According to a report by the World Health Organisation, a decrease of 50-75 per cent in malaria case incidence by 2015 is projected to be seen in India, which is the country most affected by malaria in the Southeast Asian region.
The WHO`s World Malaria Report 2012 said that there were remarkable recent gains in the battle to control one of the world’s leading infectious killers during the past decade. Between 2000 and 2011, Bhutan, Korea, Nepal, Sri Lanka and Thailand from south-east Asia Region have registered decreases of 75 per cent or more in the incidence of microscopically confirmed malaria incidence rates.
Assuring that all malaria cases are laboratory confirmed and including the private sector in the health reporting system, the report also said that India, Nepal and Thailand could also potentially move from the ‘control’ to the ‘pre-elimination’ phase by continuing their progress. The number of patients tested by microscopic examination was 171 million in 2011, with India accounting for over 108 million blood slide examinations. Measures like providing insecticide-treated mosquito nets (ITNs) and long-lasting insecticidal nets in affected areas have been taken up in India. Outside Africa, 54 million ITNs were distributed during 2009-2011, with six countries accounting for 70 per cent of the total – India 18.4 million, Indonesia 6.5 million, Afghanistan 4.6 million, Myanmar 3.6 million, Philippines three million and China 2.2 million, the report read.
The report however warned that after rapid expansion between 2004 and 2009, funding for malaria prevention and control has reached a plateau between 2010 and 2012. This significant slowdown in global funding of anti-malaria campaigns threatens to reverse the gains made. The number of long-lasting ITNs delivered to endemic countries in sub-Saharan Africa dropped from 145 million in 2010 to an estimated 66 million in 2012 which means that many households will be unable to replace existing bed nets when required, exposing more people to the potentially deadly disease.
To achieve universal access to malaria interventions in the 99 countries with on-going malaria transmission, an estimated USD 5.1 billion is needed every year between 2011 and 2020. In 2011, the total available global funding remained at USD 2.3 billion, less than half of what is needed. This means that, according to the report, millions of people living in highly endemic areas continue to lack access to effective malaria prevention, diagnostic testing, and treatment. Efforts to prevent the emergence and spread of parasite resistance to antimalarial medicines and mosquito resistance to insecticides are also constrained by inadequate funding, it said.
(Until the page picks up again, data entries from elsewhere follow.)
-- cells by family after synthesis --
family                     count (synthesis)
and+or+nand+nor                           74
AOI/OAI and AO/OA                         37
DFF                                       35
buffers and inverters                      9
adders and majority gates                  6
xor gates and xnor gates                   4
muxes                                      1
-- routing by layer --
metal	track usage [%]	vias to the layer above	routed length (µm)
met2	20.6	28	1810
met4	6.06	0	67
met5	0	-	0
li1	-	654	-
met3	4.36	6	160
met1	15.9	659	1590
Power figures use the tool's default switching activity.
===== config.mk =====
export PLATFORM = sky130hd
export DESIGN_NAME = ldpc_3gpp_dec_iter_ctrl
export DESIGN_NICKNAME = d
export VERILOG_FILES = /design/src/rtl/ldpc_3gpp_dec_iter_ctrl.sv
export SDC_FILE = /design/constraint.sdc
export NUM_CORES = 1
export LEC_CHECK = 0
export ABC_CLOCK_PERIOD_IN_PS = 1800
export BUFFER_PORTS_ARGS = -buffer_cell sky130_fd_sc_hd__buf_4
export CAP_MARGIN = 40
export CORE_UTILIZATION = 45
export CTS_CLUSTER_DIAMETER = 80
export DETAILED_ROUTE_END_ITERATION = 10
export HOLD_SLACK_MARGIN = 0.05
export PLACE_DENSITY = 0.71
export REMOVE_ABC_BUFFERS = 1
export SKIP_LAST_GASP = 1
export SLEW_MARGIN = 20
export SYNTH_ARGS = -nofsm -noshare
export SYNTH_HDL_FRONTEND = slang
export SYNTH_SLANG_ARGS = --single-unit

===== constraint.sdc =====
create_clock -name iclk -period 1.8 [get_ports iclk]
set_input_delay 0.45 -clock iclk [delete_from_list [all_inputs] [get_ports iclk]]
set_output_delay 0.45 -clock iclk [all_outputs]
set_load 0.005 [all_outputs]

===== src/rtl/ldpc_3gpp_dec_iter_ctrl.sv =====
// Iteration scheduler for the LDPC 3GPP decoder check-node datapath: sweeps rows/tiles per
// iteration and decides stop/continue on decfail. Optional macro: LDPC_3GPP_DEC_ITER_EARLY_STOP_EN.
module ldpc_3gpp_dec_iter_ctrl #(
  parameter int pROW_MAX  = 46,
  parameter int pTCNT_MAX = 16,
  parameter int pITER_W   = 8,
  localparam int ROW_W    = $clog2(pROW_MAX),
  localparam int TCNT_W   = $clog2(pTCNT_MAX)
) (
  input  logic               iclk,
  input  logic               ireset,
  input  logic               iclkena,
  input  logic               istart,
  input  logic [pITER_W-1:0] iNiter,
  input  logic [ROW_W-1:0]   irow_num,
  input  logic [TCNT_W-1:0]  itcnt_num,
  input  logic               irdy,
  input  logic               idecfail_val,
  input  logic               idecfail,
  output logic               ocnode_start,
  output logic               ocnode_load,
  output logic               oval,
  output logic [3:0]         ostrb,
  output logic [ROW_W-1:0]   orow,
  output logic [TCNT_W-1:0]  otcnt,
  output logic [pITER_W-1:0] oiter,
  output logic               obusy,
  output logic               odone,
  output logic               odecfail,
  output logic [pITER_W-1:0] oused_iter
);

  typedef enum logic [1:0] {S_IDLE, S_RUN, S_WAIT, S_DONE} state_t;

  state_t               state, state_nxt;
  logic [ROW_W-1:0]     row, row_num_r;
  logic [TCNT_W-1:0]    tcnt, tcnt_num_r;
  logic [pITER_W-1:0]   iter, iter_last;
  logic                 beat, last_tile, last_row, first_tile, stop;

  assign beat       = (state == S_RUN) & irdy & iclkena;
  assign first_tile = (tcnt == '0);
  assign last_tile  = (tcnt == tcnt_num_r);
  assign last_row   = (row == row_num_r);

`ifdef LDPC_3GPP_DEC_ITER_EARLY_STOP_EN
  assign stop = (iter == iter_last) | ~idecfail;
`else
  assign stop = (iter == iter_last);
`endif

  always_comb begin
    state_nxt = state;
    case (state)
      S_IDLE: if (istart) state_nxt = S_RUN;
      S_RUN:  if (beat && last_tile && last_row) state_nxt = S_WAIT;
      S_WAIT: if (idecfail_val) state_nxt = stop ? S_DONE : S_RUN;
      S_DONE: state_nxt = S_IDLE;
      default: state_nxt = S_IDLE;
    endcase
  end

  always_ff @(posedge iclk or posedge ireset) begin
    if (ireset)       state <= S_IDLE;
    else if (iclkena) state <= state_nxt;
  end

  always_ff @(posedge iclk or posedge ireset) begin
    if (ireset) begin
      row          <= '0;
      tcnt         <= '0;
      iter         <= '0;
      row_num_r    <= '0;
      tcnt_num_r   <= '0;
      iter_last    <= '0;
      ocnode_start <= 1'b0;
      ocnode_load  <= 1'b0;
      odecfail     <= 1'b0;
      oused_iter   <= '0;
    end else if (iclkena) begin
      ocnode_start <= (state == S_IDLE) & istart;
      case (state)
        S_IDLE: if (istart) begin
          row_num_r   <= irow_num;
          tcnt_num_r  <= itcnt_num;
          // a zero iteration limit still runs one iteration
          iter_last   <= (iNiter == '0) ? '0 : iNiter - pITER_W'(1);
          row         <= '0;
          tcnt        <= '0;
          iter        <= '0;
          ocnode_load <= 1'b1;
          odecfail    <= 1'b0;
          oused_iter  <= '0;
        end
        S_RUN: if (irdy) begin
          if (last_tile) begin
            tcnt <= '0;
            row  <= last_row ? '0 : row + ROW_W'(1);
          end else begin
            tcnt <= tcnt + TCNT_W'(1);
          end
        end
        S_WAIT: if (idecfail_val) begin
          ocnode_load <= 1'b0;
          if (stop) begin
            odecfail   <= idecfail;
            oused_iter <= iter + pITER_W'(1);
          end else begin
            iter <= iter + pITER_W'(1);
          end
        end
        default: ;
      endcase
    end
  end

  assign oval  = beat;
  assign ostrb = beat ? {first_tile & (row == '0), first_tile, last_tile, last_tile & last_row}
                      : 4'b0000;
  assign orow  = row;
  assign otcnt = tcnt;
  assign oiter = iter;
  assign obusy = (state != S_IDLE);
  assign odone = (state == S_DONE);

endmodule
File: src/rtl/codec_frame_timer.sv
// Serial-audio timing generator for a WM8731-style codec: prescales clk into bit phases,
// counts phase/bit/channel, and produces registered BCLK, LRCLK and timing strobes.
module codec_frame_timer #(
    parameter int DIV         = 125,
    parameter int PHASES      = 4,
    parameter int BITS_PER_CH = 16,
    parameter int CHANNELS    = 2,
    localparam int DW = $clog2(DIV),
    localparam int PW = ($clog2(PHASES) > 1) ? $clog2(PHASES) : 1,
    localparam int BW = ($clog2(BITS_PER_CH) > 1) ? $clog2(BITS_PER_CH) : 1,
    localparam int CW = ($clog2(CHANNELS) > 1) ? $clog2(CHANNELS) : 1
) (
    input  logic          clk,
    input  logic          reset,
    input  logic          en,
    input  logic [1:0]    mode,
    output logic [PW-1:0] phase,
    output logic [BW-1:0] nbit,
    output logic [CW-1:0] chan,
    output logic          phase_stb,
    output logic          frame_start,
    output logic          bclk,
    output logic          lrclk,
    output logic [1:0]    mode_act
);

    localparam logic [1:0] MODE_I2S = 2'd0;
    localparam logic [1:0] MODE_LJ  = 2'd1;
    localparam logic [1:0] MODE_DSP = 2'd2;

    localparam logic [DW-1:0] PRESC_LAST = DW'(DIV - 1);
    localparam logic [PW-1:0] PHASE_LAST = PW'(PHASES - 1);
    localparam logic [PW-1:0] PHASE_HIGH = PW'(PHASES / 2);
    localparam logic [BW-1:0] NBIT_LAST  = BW'(BITS_PER_CH - 1);
    localparam logic [CW-1:0] CHAN_LAST  = CW'(CHANNELS - 1);

    // The reserved encoding behaves as left-justified.
    function automatic logic [1:0] mode_map(input logic [1:0] md);
        logic [1:0] res;
        case (md)
            MODE_I2S: res = MODE_I2S;
            MODE_LJ:  res = MODE_LJ;
            MODE_DSP: res = MODE_DSP;
            default:  res = MODE_LJ;
        endcase
        return res;
    endfunction

    // I2S uses the parity of the channel owning the next bit, so odd CHANNELS still alternate.
    function automatic logic lrclk_decode(input logic [BW-1:0] nb,
                                          input logic [CW-1:0] ch,
                                          input logic [1:0]    md);
        logic [CW-1:0] ch_next;
        logic          res;
        ch_next = (ch == CHAN_LAST) ? {CW{1'b0}} : ch + CW'(1);
        case (md)
            MODE_I2S: res = (nb == NBIT_LAST) ? ch_next[0] : ch[0];
            MODE_DSP: res = (ch == {CW{1'b0}}) && (nb == {BW{1'b0}});
            default:  res = ch[0];
        endcase
        return res;
    endfunction

    logic [DW-1:0] presc_r;
    logic [PW-1:0] phase_r;
    logic [BW-1:0] nbit_r;
    logic [CW-1:0] chan_r;
    logic          phase_stb_r;
    logic          frame_start_r;
    logic          bclk_r;
    logic          lrclk_r;
    logic [1:0]    mode_act_r;

    logic          tick_s;
    logic          phase_wrap_s;
    logic          nbit_wrap_s;
    logic          chan_wrap_s;
    logic          frame_wrap_s;
    logic [DW-1:0] presc_nxt_s;
    logic [PW-1:0] phase_nxt_s;
    logic [BW-1:0] nbit_nxt_s;
    logic [CW-1:0] chan_nxt_s;
    logic [1:0]    mode_nxt_s;
    logic          bclk_nxt_s;
    logic          lrclk_nxt_s;

    // Next-state counters and the output values derived from them.
    always_comb begin
        tick_s       = en && (presc_r == PRESC_LAST);
        phase_wrap_s = (phase_r == PHASE_LAST);
        nbit_wrap_s  = (nbit_r == NBIT_LAST);
        chan_wrap_s  = (chan_r == CHAN_LAST);
        frame_wrap_s = tick_s && phase_wrap_s && nbit_wrap_s && chan_wrap_s;

        presc_nxt_s = presc_r;
        phase_nxt_s = phase_r;
        nbit_nxt_s  = nbit_r;
        chan_nxt_s  = chan_r;

        if (!en) begin
            presc_nxt_s = presc_r;
        end else if (tick_s) begin
            presc_nxt_s = {DW{1'b0}};
        end else begin
            presc_nxt_s = presc_r + DW'(1);
        end

        if (tick_s) begin
            phase_nxt_s = phase_wrap_s ? {PW{1'b0}} : phase_r + PW'(1);
        end else begin
            phase_nxt_s = phase_r;
        end

        if (tick_s && phase_wrap_s) begin
            nbit_nxt_s = nbit_wrap_s ? {BW{1'b0}} : nbit_r + BW'(1);
        end else begin
            nbit_nxt_s = nbit_r;
        end

        if (tick_s && phase_wrap_s && nbit_wrap_s) begin
            chan_nxt_s = chan_wrap_s ? {CW{1'b0}} : chan_r + CW'(1);
        end else begin
            chan_nxt_s = chan_r;
        end

        // A new mode takes effect together with the frame it starts.
        if (frame_wrap_s) begin
            mode_nxt_s = mode_map(mode);
        end else begin
            mode_nxt_s = mode_act_r;
        end

        bclk_nxt_s  = (phase_nxt_s >= PHASE_HIGH);
        lrclk_nxt_s = lrclk_decode(nbit_nxt_s, chan_nxt_s, mode_nxt_s);
    end

    // State and registered outputs; reset dominates enable.
    always_ff @(posedge clk) begin
        if (!reset) begin
            presc_r       <= {DW{1'b0}};
            phase_r       <= {PW{1'b0}};
            nbit_r        <= {BW{1'b0}};
            chan_r        <= {CW{1'b0}};
            phase_stb_r   <= 1'b0;
            frame_start_r <= 1'b0;
            bclk_r        <= 1'b0;
            mode_act_r    <= mode_map(mode);
            lrclk_r       <= lrclk_decode({BW{1'b0}}, {CW{1'b0}}, mode_map(mode));
        end else begin
            presc_r       <= presc_nxt_s;
            phase_r       <= phase_nxt_s;
            nbit_r        <= nbit_nxt_s;
            chan_r        <= chan_nxt_s;
            phase_stb_r   <= tick_s;
            frame_start_r <= frame_wrap_s;
            bclk_r        <= bclk_nxt_s;
            mode_act_r    <= mode_nxt_s;
            lrclk_r       <= lrclk_nxt_s;
        end
    end

    assign phase       = phase_r;
    assign nbit        = nbit_r;
    assign chan        = chan_r;
    assign phase_stb   = phase_stb_r;
    assign frame_start = frame_start_r;
    assign bclk        = bclk_r;
    assign lrclk       = lrclk_r;
    assign mode_act    = mode_act_r;

endmodule
**src/rtl/std_nbdcache_tag_pkg.sv**
```systemverilog
// Shared types and width helpers for the dcache tag-array controller.
package std_nbdcache_tag_pkg;

    typedef enum logic {
        INIT = 1'b0,
        RUN  = 1'b1
    } ctrl_state_e;

    function automatic int unsigned calc_addr_width(input int unsigned num_words);
        return (num_words > 32'd1) ? $clog2(num_words) : 32'd1;
    endfunction

    function automatic int unsigned calc_be_width(input int unsigned data_width,
                                                  input int unsigned byte_width);
        return (data_width + byte_width - 32'd1) / byte_width;
    endfunction

endpackage

```
**src/rtl/std_nbdcache_tag_rsp_fifo.sv**
```systemverilog
// Two-entry response FIFO holding masked per-way tag read data.
module std_nbdcache_tag_rsp_fifo #(
    parameter int unsigned Width = 128
) (
    input  logic             clk,
    input  logic             rst,
    input  logic             push,
    input  logic [Width-1:0] push_data,
    input  logic             pop,
    output logic [Width-1:0] head,
    output logic [1:0]       count,
    output logic             full,
    output logic             empty
);

    logic [Width-1:0] mem_r [2];
    logic             wr_ptr_r;
    logic             rd_ptr_r;
    logic [1:0]       count_r;
    logic             push_ok_s;
    logic             pop_ok_s;

    assign full      = (count_r == 2'd2);
    assign empty     = (count_r == 2'd0);
    assign count     = count_r;
    assign push_ok_s = push && !full;
    assign pop_ok_s  = pop && !empty;

    // Pointer, occupancy and storage update.
    always_ff @(posedge clk) begin
        if (rst) begin
            wr_ptr_r <= 1'b0;
            rd_ptr_r <= 1'b0;
            count_r  <= 2'd0;
        end else begin
            if (push_ok_s) begin
                mem_r[wr_ptr_r] <= push_data;
                wr_ptr_r        <= ~wr_ptr_r;
            end
            if (pop_ok_s) begin
                rd_ptr_r <= ~rd_ptr_r;
            end
            case ({push_ok_s, pop_ok_s})
                2'b10:   count_r <= count_r + 2'd1;
                2'b01:   count_r <= count_r - 2'd1;
                default: count_r <= count_r;
            endcase
        end
    end

    // Head is forced to zero when empty so stale storage never leaks out.
    always_comb begin
        head = '0;
        if (!empty) begin
            head = mem_r[rd_ptr_r];
        end else begin
            head = '0;
        end
    end

endmodule

```
**src/rtl/std_nbdcache_tag_ctrl.sv**
```systemverilog
// Tag-array port initiator: post-reset tag sweep, then client read/write
// arbitration onto the single-port tag SRAM with a 2-deep read response buffer.
module std_nbdcache_tag_ctrl
    import std_nbdcache_tag_pkg::*;
#(
    parameter int unsigned NumWords  = 1024,
    parameter int unsigned DataWidth = 128,
    parameter int unsigned ByteWidth = 8,
    parameter int unsigned WayCount  = 1,
    parameter int unsigned AddrWidth = calc_addr_width(NumWords),
    parameter int unsigned BeWidth   = calc_be_width(DataWidth, ByteWidth)
) (
    input  logic                          clk_i,
    input  logic                          rst_i,
    output logic                          init_done_o,
    input  logic                          req_valid_i,
    output logic                          req_ready_o,
    input  logic                          req_we_i,
    input  logic [WayCount-1:0]           req_way_i,
    input  logic [AddrWidth-1:0]          req_addr_i,
    input  logic [DataWidth-1:0]          req_wdata_i,
    input  logic [BeWidth-1:0]            req_be_i,
    output logic                          rsp_valid_o,
    input  logic                          rsp_ready_i,
    output logic [WayCount*DataWidth-1:0] rsp_rdata_o,
    output logic [WayCount-1:0]           mem_req_o,
    output logic                          mem_we_o,
    output logic [AddrWidth-1:0]          mem_addr_o,
    output logic [DataWidth-1:0]          mem_wdata_o,
    output logic [BeWidth-1:0]            mem_be_o,
    input  logic [WayCount*DataWidth-1:0] mem_rdata_i
);

    localparam int unsigned          RspWidth = WayCount * DataWidth;
    localparam logic [AddrWidth-1:0] LastAddr = AddrWidth'(NumWords - 1);

    ctrl_state_e          state_r;
    ctrl_state_e          state_next_s;
    logic [AddrWidth-1:0] sweep_cnt_r;
    logic [AddrWidth-1:0] sweep_cnt_next_s;
    logic                 init_done_r;
    logic                 inflight_r;
    logic [WayCount-1:0]  inflight_way_r;
    logic                 read_accept_s;
    logic [RspWidth-1:0]  push_data_s;
    logic [RspWidth-1:0]  fifo_head_s;
    logic [1:0]           fifo_count_s;
    logic                 fifo_full_s;
    logic                 fifo_empty_s;
    logic                 fifo_push_s;
    logic                 fifo_pop_s;
    logic                 rsp_pop_s;
    logic [2:0]           occupancy_s;

    assign init_done_o = init_done_r;

    // State, sweep counter and the single outstanding read slot.
    always_ff @(posedge clk_i) begin
        if (rst_i) begin
            state_r        <= INIT;
            sweep_cnt_r    <= '0;
            init_done_r    <= 1'b0;
            inflight_r     <= 1'b0;
            inflight_way_r <= '0;
        end else begin
            state_r     <= state_next_s;
            sweep_cnt_r <= sweep_cnt_next_s;
            init_done_r <= (state_next_s == RUN);
            inflight_r  <= read_accept_s;
            if (read_accept_s) begin
                inflight_way_r <= req_way_i;
            end
        end
    end

    // Returning SRAM data is masked so unselected ways read as zero.
    always_comb begin
        push_data_s = '0;
        for (int w = 0; w < int'(WayCount); w++) begin
            if (inflight_way_r[w]) begin
                push_data_s[w*DataWidth +: DataWidth] = mem_rdata_i[w*DataWidth +: DataWidth];
            end else begin
                push_data_s[w*DataWidth +: DataWidth] = '0;
            end
        end
    end

    // An empty FIFO passes the arriving read straight through, giving
    // one-cycle read latency; the credit counts a same-cycle pop as free.
    always_comb begin
        rsp_valid_o = !fifo_empty_s || inflight_r;
        if (!fifo_empty_s) begin
            rsp_rdata_o = fifo_head_s;
        end else if (inflight_r) begin
            rsp_rdata_o = push_data_s;
        end else begin
            rsp_rdata_o = '0;
        end
        rsp_pop_s   = rsp_valid_o && rsp_ready_i;
        fifo_pop_s  = rsp_ready_i && !fifo_empty_s;
        fifo_push_s = inflight_r && !fifo_full_s && !(fifo_empty_s && rsp_ready_i);
        occupancy_s = {1'b0, fifo_count_s} + {2'b00, inflight_r} - {2'b00, rsp_pop_s};
    end

    // Next-state, request handshake and SRAM port drive.
    always_comb begin
        state_next_s     = state_r;
        sweep_cnt_next_s = sweep_cnt_r;
        req_ready_o      = 1'b0;
        read_accept_s    = 1'b0;
        mem_req_o        = '0;
        mem_we_o         = 1'b0;
        mem_addr_o       = '0;
        mem_wdata_o      = '0;
        mem_be_o         = '0;
        case (state_r)
            INIT: begin
                if (!rst_i) begin
                    mem_req_o  = '1;
                    mem_we_o   = 1'b1;
                    mem_addr_o = sweep_cnt_r;
                    mem_be_o   = '1;
                    if (sweep_cnt_r == LastAddr) begin
                        sweep_cnt_next_s = '0;
                        state_next_s     = RUN;
                    end else begin
                        sweep_cnt_next_s = sweep_cnt_r + 1'b1;
                    end
                end else begin
                    sweep_cnt_next_s = '0;
                end
            end
            RUN: begin
                if (!rst_i) begin
                    if (req_we_i) begin
                        req_ready_o = 1'b1;
                    end else begin
                        req_ready_o = (occupancy_s < 3'd2);
                    end
                    if (req_valid_i && req_ready_o) begin
                        mem_req_o  = req_way_i;
                        mem_we_o   = req_we_i;
                        mem_addr_o = req_addr_i;
                        if (req_we_i) begin
                            mem_wdata_o = req_wdata_i;
                            mem_be_o    = req_be_i;
                        end else begin
                            read_accept_s = 1'b1;
                        end
                    end
                end else begin
                    req_ready_o = 1'b0;
                end
            end
            default: begin
                state_next_s     = INIT;
                sweep_cnt_next_s = '0;
            end
        endcase
    end

    std_nbdcache_tag_rsp_fifo #(
        .Width (RspWidth)
    ) u_rsp_fifo (
        .clk       (clk_i),
        .rst       (rst_i),
        .push      (fifo_push_s),
        .push_data (push_data_s),
        .pop       (fifo_pop_s),
        .head      (fifo_head_s),
        .count     (fifo_count_s),
        .full      (fifo_full_s),
        .empty     (fifo_empty_s)
    );

endmodule
```
**config.mk**
```make
export PLATFORM = sky130hd
export DESIGN_NAME = std_nbdcache_tag_ctrl
export DESIGN_NICKNAME = d
export VERILOG_FILES = /design/src/rtl/std_nbdcache_tag_pkg.sv /design/src/rtl/std_nbdcache_tag_rsp_fifo.sv /design/src/rtl/std_nbdcache_tag_ctrl.sv
export SDC_FILE = /design/constraint.sdc
export NUM_CORES = 1
export LEC_CHECK = 0
export CAP_MARGIN = 20
export CORE_AREA = 2 2 224 226
export DETAILED_ROUTE_END_ITERATION = 7
export DIE_AREA = 0 0 226 228
export PLACE_DENSITY = 0.67
export SLEW_MARGIN = 20
export SYNTH_ARGS = -nofsm -noshare
export SYNTH_HDL_FRONTEND = slang
export SYNTH_HIERARCHICAL = 1
export SYNTH_SLANG_ARGS = --single-unit
```
**constraint.sdc**
```tcl
create_clock -name clk_i -period 18 [get_ports clk_i]
set_input_delay 5.4 -clock clk_i [delete_from_list [all_inputs] [get_ports clk_i]]
set_output_delay 5.4 -clock clk_i [all_outputs]
set_load 0.005 [all_outputs]
```
# Yosys cells after proc, flatten, opt, wreduce, memory -nomap -nowiden
# Memory sizes are Yosys's and may differ from the RTL's. A register that Yosys moved wholly into a read port is not among the register bits.
# Cells that the tools add are included.
# totals
out_inout_bits	287
reg_bits	17
mem_count	1
inputBits	288
elab_cells	76
ramBits	256
# mem_list
name	depth	word_bits	read_ports	rd_ports_with_merged_regs	wr	line_no	text
u_rsp_fifo.mem_r	2	128	1	1	1	std_nbdcache_tag_rsp_fifo.sv:16	logic [Width-1:0] mem_r [2];
# op_classes
add_sub_neg	5
n_mux	41
n_reduce_logical	14
n_lt_le_gt_ge	1
n_eq_ne	4
n_bitwise	3
# ops
cell	count
128-bit two-way mux	7
16-bit two-way mux	4
10-bit two-way mux	4
16-bit one-hot mux with 2 select lines	1
1-bit two-way mux	21
10-bit one-hot mux with 2 select lines	1
10-bit by 1-bit adder with 10-bit output (second input constant)	1
10-bit == test (second input constant)	1
1-bit logical AND	8
2-bit == test (second input constant)	2
1-bit one-hot mux with 2 select lines	2
2-bit one-hot mux with 2 select lines	1
2-bit by 1-bit adder with 3-bit output	1
1-bit zero test	3
3-bit by 2-bit < comparator with 1-bit output (second input constant)	1
1-bit NOT	3
3-bit by 1-bit subtractor with 3-bit output	1
2-bit by 1-bit adder with 2-bit output (second input constant)	1
2-bit by 1-bit == test with 1-bit output (second input constant)	1
2-bit zero test	1
2-bit nonzero test	1
2-bit by 1-bit subtractor with 2-bit output (second input constant)	1
1-bit logical OR	1

# Logic depth before layout (Yosys ltp)
# Gate-level depths: netlist (run 1).
# logic_depth
depth_word	13
ltp_mapped	13

# Hierarchy
# The synthesis (run 1) kept the hierarchy.
# by_module_without_submodules
module	area_per_inst_um2	cells_per_inst	instances	seq_area_each_um2
std_nbdcache_tag_rsp_fifo	9821.9	566	1	7787.5
std_nbdcache_tag_ctrl	4327.9	836	1	260.2

# Worst setup path before layout (run 1)
# Ideal clock, no wire load.
# synth_path
path_kind	input to register
start	input port rsp_ready_i
end	memory u_rsp_fifo.mem_r[1][0], enable pin
arrival_ns	15.083
path_buffers	0
slack_ns	2.116
path_stages	3
t_required_ns	17.199
path_cell_list	a211oi_1 > nand2b_1 > nor3b_1
# synth_via
elab_chain_cells	7
# synth_rtl
element	line_no	text
from (decl)	std_nbdcache_tag_ctrl.sv:24	input logic rsp_ready_i,
1-bit logical AND	std_nbdcache_tag_ctrl.sv:101	fifo_push_s = inflight_r && !fifo_full_s && !(fifo_empty_s && rsp_ready_i);
1-bit zero test	std_nbdcache_tag_ctrl.sv:101	
1-bit logical AND	std_nbdcache_tag_ctrl.sv:101	
1-bit logical AND	std_nbdcache_tag_rsp_fifo.sv:26	assign push_ok_s = push && !full;
1-bit two-way mux	std_nbdcache_tag_rsp_fifo.sv:36	if (push_ok_s) begin
1-bit two-way mux	std_nbdcache_tag_rsp_fifo.sv:31	if (rst) begin
1-bit two-way mux (not written as such)	std_nbdcache_tag_rsp_fifo.sv:37	mem_r[wr_ptr_r] <= push_data;
to (decl)	std_nbdcache_tag_rsp_fifo.sv:16	
# No other way between the ends.

# Final worst setup path (run 1)
# layout_path
start	input port rst_i
end	output port mem_wdata_o[12]
# layout_via
elab_chain_cells	2
# layout_rtl
element	line_no	text
from (decl)	std_nbdcache_tag_ctrl.sv:14	input logic rst_i,
128-bit two-way mux	std_nbdcache_tag_ctrl.sv:134	if (!rst_i) begin
128-bit two-way mux	std_nbdcache_tag_ctrl.sv:116	case (state_r)
to (decl)	std_nbdcache_tag_ctrl.sv:29	output logic [DataWidth-1:0] mem_wdata_o,
# No other way between the ends.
Globally, an estimated 219 million people were struck by malaria in 2010, killing about 660,000, mostly children under five years of age, WHO said. Congo, India and Nigeria account for 40 per cent of estimated malaria cases. Congo and Nigeria account for over 40 per cent of the estimated total deaths due to malaria globally.
‘Global targets for reducing the malaria burden will not be reached unless progress is accelerated in the highest burden countries. These countries are in a precarious situation and most of them need urgent financial assistance to procure and distribute life-saving commodities,’ said Robert Newman, director of the WHO Global Malaria Programme.
In a forward to the report, WHO director general Margaret Chan wrote that there is now an urgent need to identify new sources of funding to boost and sustain malaria control. ‘We also need to examine new ways to make existing funds stretch further by increasing the value for money of malaria commodities and the efficiency of service delivery,’ she said.